數據分析采用SPSS 17.0統計軟件，計量資料以均數±標準差(±s)表示，采用方差分析，組間比較用t檢驗，計數資料以頻數(%)表示，率的比較用χ2檢驗，P＜0.05為差異有統計學意義。

2 結果

2.1 胃癌細胞系ALDH1+表達

流式細胞儀檢測結果顯示，胃癌細胞系MGC-803、BGC-823、MKN-45中ALDH1+表達比例為(13.00±1.34)%、(5.80±2.15)%及(36.5±5.4)%，見圖1。

2.2 ALDH1+細胞不對稱分裂能力

MGC-803細胞ALDH1+表達率為11.5%，分選出的ALDH1+、ALDH1-細胞培養1周后，ALDH1+表達率分別為21.2%和3.9%。ALDH1+細胞組培養后ALDH1+表達率下降至21.2%，表明ALDH1+細胞在生長過程中，通過不對稱分裂分化ALDH1-細胞，形成異質性。ALDH1-細胞組也檢測ALDH1+表達，可能是由于細胞的不均一性、培養條件和處于不同細胞周期等因素，所以ALDH1不可能一次就把所有干細胞都標記出來，分選后的細胞再次檢測依然會有陽性細胞。見圖2。

2.3 ALDH1+細胞體外克隆形成能力

平板克隆實驗結果見圖3，ALDH1+組克隆形成率為(42.63±0.63)%，ALDH1-組克隆形成率為(18.50±2.04)%，兩組比較差異有統計學意義(t=33.597，P =0.000)。培養14 d后，ALDH1+組克隆形成數比ALDH1-組多；染色前分別在顯微鏡下觀察到的ALDH1+和ALDH1-組的克隆球，ALDH1+組克隆球大于ALDH1-組，且前者的克隆球內細胞排列緊密，中心處尤為突出，后者細胞間排列疏松。見圖4。

圖1 胃癌細胞系ALDH1+活性表達

2.4 ALDH1+細胞耐藥性

檢測氟尿嘧啶對ALDH1+及ALDH1-細胞的生長抑制率，以生長抑制率反應細胞對藥物的耐受性，即生長抑制率越低耐藥性越強。氟尿嘧啶作用細胞，每種藥物濃度下ALDH1+組與ALDH1-組，1 μg/ml:(6.12±4.19)% vs(14.74±7.51)%、2 μg/ml(16.4±2.89)% vs(34.95±9.7)%、5 μg/ml:(30.06±6.96)% vs(48.57±5.8)%、15 μg/ml:(48.25±4.35)% vs(60.15±9.45)%、25 μg/ml:(56.81±16.39)% vs(70.18±12.4)%，ALDH1+組生長抑制率均低于ALDH1-組，差異有統計學意義(P＜0.05)。見圖5。

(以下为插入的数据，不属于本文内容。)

$ cat ./design.v
module instr_mem #(parameter DATA = 32, ADDR = 32, MEM_DEPTH = 256)(
    input clk, WE,
    input [DATA - 1 : 0] WD,
    input [ADDR - 1 : 0] PC,
    output [DATA - 1 : 0] RD
);
    logic [ADDR - 1 : 0] A;
    logic [DATA - 1 : 0] I_MEM [0 : MEM_DEPTH - 1];
    always @(posedge clk) begin
        if (WE)
            I_MEM[A] <= WD;
    end
    assign A = PC >> 2;
    assign RD = I_MEM[A];
endmodule
$ cat ./run.sh
#!/bin/bash
# OpenROAD 26Q1-2900-gdf79404cd8, Yosys 0.63+post, stock flow scripts
make -C /OpenROAD-flow-scripts/flow DESIGN_CONFIG=/design/flow/config.mk WORK_HOME=/design/flow/orfs finish
$ cat ./config.mk
export PLATFORM = sky130hd
export DESIGN_NAME = instr_mem
export DESIGN_NICKNAME = instr_mem
export VERILOG_FILES = /design/flow/design.v
export SDC_FILE = /design/flow/constraint.sdc
export NUM_CORES = 4
export LEC_CHECK = 1
export CORE_UTILIZATION = 40
export SYNTH_MEMORY_MAX_BITS = 65536
$ cat ./constraint.sdc
current_design instr_mem

set clk_period 70.2
set clk_io_pct 0.2

create_clock -name clk0 -period $clk_period [get_ports {clk}]

set non_clock_inputs [all_inputs -no_clocks]
set_input_delay [expr $clk_period * $clk_io_pct] -clock clk0 $non_clock_inputs
set_output_delay [expr $clk_period * $clk_io_pct] -clock clk0 [all_outputs]
==> impl_metrics.json <==
{
  "status": "finished clean",
  "cts_hold_buffers": 0,
  "fin_tns_setup_ns": 0,
  "io_pins": 98,
  "synth.distinct_cells": 21,
  "met1_usage": 0.262,
  "routedWlPerCell_um": 33.9,
  "grt_usage": 0.241,
  "ant_nets": 0,
  "fin_crit_sh": 0.534,
  "port_buffers": 73,
  "total_power_mw": 10.0,
  "syn_inst": 13100,
  "final_cell_mix": "edfxtp_1 (8,192), mux4_2 (2,048), a22oi_1 (1,024)",
  "setup_violations": 0,
  "gp_congestion": 0.900,
  "final_cell_area_sq_mm": 0.353,
  "setup_slack_ns": 32.73,
  "largest_reg_flops": 8192,
  "post_cts_buffers": 0,
  "first_pass_iters": 7,
  "drv_slew": 0,
  "crit_path_end_kind": "output pin",
  "clock_tree.buffer_depth": 4,
  "layout-drive-gt1-share": 0.299,
  "min_to": "I_MEM[25][9]",
  "cp_max_fo": 85,
  "reg_top3": "I_MEM (8192)",
  "ys_seq_frac": 0.798,
  "cts_made_buffers": 801,
  "chip_area_sq_mm": 0.774,
  "grt_max_degree": 100,
  "grt_pass1_wl_um": 1180000,
  "dp_slack_ns": 32.79,
  "fp_util": 0.401,
  "p_leak_nw": 107,
  "netlist_area_sq_mm": 0.308,
  "die_x_um": 880,
  "lay_top_count": "edfxtp_1",
  "cts_max_level": 6,
  "critPathLaunchType": "input port",
  "clock_sinks": 8192,
  "areaGrowthSynthToFinish_pct": 14.6,
  "yosysWarnings": 1,
  "min_path_cells": 1,
  "avgSynthCellArea_sq_um": 23.6,
  "worst_pin_slew_ns": 1.32,
  "grtUsageMet3": 0.218,
  "drc": 0,
  "vias": 144000,
  "grt_pass1_vias": 160000,
  "grt_use_met2": 0.337,
  "largest_register": "I_MEM",
  "ys_cells": 13100,
  "slew-limit-headroom": 0.105,
  "overflow": 0,
  "dpl-instance-area_sq_mm": 0.328,
  "drv_cap": 0,
  "core_sq_mm": 0.768,
  "finalCriticalPeriod_ns": 37.47,
  "dp_hpwl_um": 480000,
  "power_density_mw_per_mm2": 28.4,
  "cts-root-buf": "clkbuf_16",
  "ys_area_sq_mm": 0.308,
  "drt_iter0_drc": 9179,
  "post-route-util": 0.460,
  "tritoncts": "yes",
  "path_class": "input port to output pin",
  "hold_path.class": "input port to register",
  "die_h_um": 880,
  "antenna_found_initial": 23,
  "cp_data_required_time_ns": 56.16,
  "clk_pin_slew_worst_paths_ns": 0.07,
  "vias_per_cell": 5.79,
  "post_cts_resized": 0,
  "ys_ff": 8192,
  "hold_viol_final": 0,
  "wl_um": 842000,
  "rsz0062_at_grt": "no",
  "crit_arrival_ns": 23.43,
  "log.warning_count": 51,
  "ir_drop_uv": 29.0,
  "rows": 322,
  "grt_busiest_layer": "met2",
  "max_freq_mhz": 26.7,
  "worstHoldStart": "WD[9]"
}
[cells in the mapped netlist]
| cell | count | share of area |
|---|---|---|
| buf_6 | 4 | 0.00015 |
| clkbuf_1 | 498 | 0.0061 |
| inv_1 | 1 | 0.000012 |
| o41ai_1 | 128 | 0.0036 |
| or2_2 | 2 | 0.000041 |
| edfxtp_1 | 8192 | 0.80 |
| buf_1 | 64 | 0.00078 |
| nand3_1 | 13 | 0.00021 |
| and2_1 | 3 | 0.000061 |
| nor2_1 | 232 | 0.0028 |
| buf_4 | 21 | 0.00051 |
| or3_1 | 1 | 0.000020 |
| nand2b_1 | 6 | 0.00012 |
| nand2_1 | 28 | 0.00034 |
| nor2b_1 | 7 | 0.00014 |
| a21oi_1 | 512 | 0.0083 |
| nor3_1 | 30 | 0.00049 |
| nand4_1 | 32 | 0.00065 |
| a22oi_1 | 1024 | 0.025 |
| buf_2 | 209 | 0.0034 |
| mux4_2 | 2048 | 0.15 |
[power by group]
group          switching (mW)  internal, mW
sequential            0.00209          5.39
combinational           0.321         0.159
clock                    1.84          2.31
[worst max-delay path by stage]
stage / startpoint / endpoint / slack (ns) / cells after the start
5_1_grt: PC[2] / RD[8] / 32.01 / 17
6_report: PC[3] / RD[8] / 32.73 / 16
4_1_cts: PC[2] / RD[8] / 32.73 / 17
[per-layer routing]
layer  up-vias  share of wire
li1      58800              -
met1     73500           0.29
met2     10300           0.46
met3      1407           0.21
met4        38          0.049
met5         -         0.0021
[worst max-delay path: stages]
cell and delay (ns):
buf_16 0.23, buf_12 0.49, buf_4 0.65, buf_4 0.62, buf_4 0.57, buf_4 0.59
buf_4 0.69, buf_4 0.61, buf_4 0.68, buf_4 0.44, mux4_2 0.37, a22oi_1 0.42
a21oi_1 0.28, o41ai_1 0.97, nand4_1 0.80, clkdlybuf4s50_1 0.65
[kinds of logic after synthesis]
family,count (synthesis),share of synthesized area
flip-flops,8192,0.798
multiplexers,2048,0.150
AND-OR/OR-AND,1664,0.0369
buffers and inverters,797,0.0109
AND/OR/NAND/NOR,354,0.00490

圖2 MGC-803及ALDH1+、ALDH1-細胞培養后ALDH1+表達比例

圖3 ALDH1+組及ALDH1-組克隆形成率

2.5 ALDH1+細胞致瘤能力

圖4 平板克隆形成及克隆形態

致瘤實驗結果見附表，接種5×103細胞，第10天ALDH1+組全部致瘤，致瘤率為100%，ALDH1-組致瘤率為25%，至實驗結束時的致瘤率為50%；見圖6。5×103ALDH1+細胞組腫瘤體積為(112.90±72.20)mm3，與ALDH1-細胞組(20.80±26.70)mm3比較，差異有統計學意義(P＜0.05)。腫瘤經中國醫學科學院腫瘤醫院病理科鑒定為腫瘤組織，見圖7。

圖5 兩組生長抑制率比較

附表 接種5×103個細胞數ALDH1+組和ALDH1-組小鼠成瘤數

圖6 實驗結束時瘤塊

3 討論

CSC被認為是腫瘤發生、演變、轉移、復發的“種子”，大量研究證實CSC與放化療耐受及患者預后差密切相關[12-13]。因此能否精確分離出腫瘤干細胞，用于腫瘤診斷和靶向治療成為研究的熱點和難點。目前常用腫瘤干細胞表面標志物來分離CSC，分為表面標志物和功能性標志物[14-15]，如胃癌干細胞表面標志物有CD44[16]、CD133[17]、OCT4等[18]。本實驗驗證ALDH1在胃癌細胞中的表達及是否可作為胃癌干細胞標志物。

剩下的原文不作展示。